§ WHAT YOU HAVE TO DO
Would you reproduce, without any alteration, the lines from the opening line of the entries through the line that has "logic [RATE_W-1:0] rate_eff;" in it?

(Dataset entries)

☆ ☆ ☆ ☆ ☆ ☆ ☆

File: src/rtl/cic5_rate_divider.sv
module cic5_rate_divider #(
  parameter int RATE_W   = 6,
  parameter int MIN_RATE = 4
) (
  input  logic              clk,
  input  logic              rst,
  input  logic              step,
  input  logic [RATE_W-1:0] rate,
  output logic              tick
);

  logic [RATE_W-1:0] rate_eff;
  logic [RATE_W-1:0] cnt_q;

  assign rate_eff = (rate < RATE_W'(MIN_RATE)) ? RATE_W'(MIN_RATE) : rate;

  always_ff @(posedge clk) begin
    if (rst) begin
      cnt_q <= '0;
      tick  <= 1'b0;
    end else begin
      tick <= 1'b0;
      if (step) begin
        if (cnt_q >= rate_eff - RATE_W'(1)) begin
          cnt_q <= '0;
          tick  <= 1'b1;
        end else begin
          cnt_q <= cnt_q + RATE_W'(1);
        end
      end
    end
  end

  // with a minimum rate of 4, strobes are never back to back
  a_r4_tick_isolated: assert property (@(posedge clk) disable iff (rst)
    tick |=> !tick);

  // a strobe only follows an accepted sample
  a_r4_tick_after_step: assert property (@(posedge clk) disable iff (rst)
    tick |-> $past(step));

endmodule

File: src/rtl/cic5_comb_chain.sv
module cic5_comb_chain #(
  parameter int W = 26,
  parameter int N = 5
) (
  input  logic         clk,
  input  logic         rst,
  input  logic         tick,
  input  logic [N-1:0] en,
  input  logic [W-1:0] din,
  output logic [W-1:0] dout
);

  logic [N-1:0][W-1:0] dly_q;
  logic [W-1:0]        stg [N+1];

  assign stg[0] = din;

  for (genvar k = 0; k < N; k++) begin : g_comb
    assign stg[k+1] = en[k] ? (stg[k] - dly_q[k]) : stg[k];

    always_ff @(posedge clk) begin
      if (rst)       dly_q[k] <= '0;
      else if (tick) dly_q[k] <= stg[k];
    end
  end

  assign dout = stg[N];

  // comb memory only changes on the decimated strobe
  a_r5_delay_hold: assert property (@(posedge clk) disable iff (rst)
    !tick |=> $stable(dly_q));

endmodule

☆ ☆ ☆ ☆ ☆ ☆ ☆

§ WRITTEN SOLUTION
File: src/rtl/cic5_rate_divider.sv
module cic5_rate_divider #(
  parameter int RATE_W   = 6,
  parameter int MIN_RATE = 4
) (
  input  logic              clk,
  input  logic              rst,
  input  logic              step,
  input  logic [RATE_W-1:0] rate,
  output logic              tick
);

  logic [RATE_W-1:0] rate_eff;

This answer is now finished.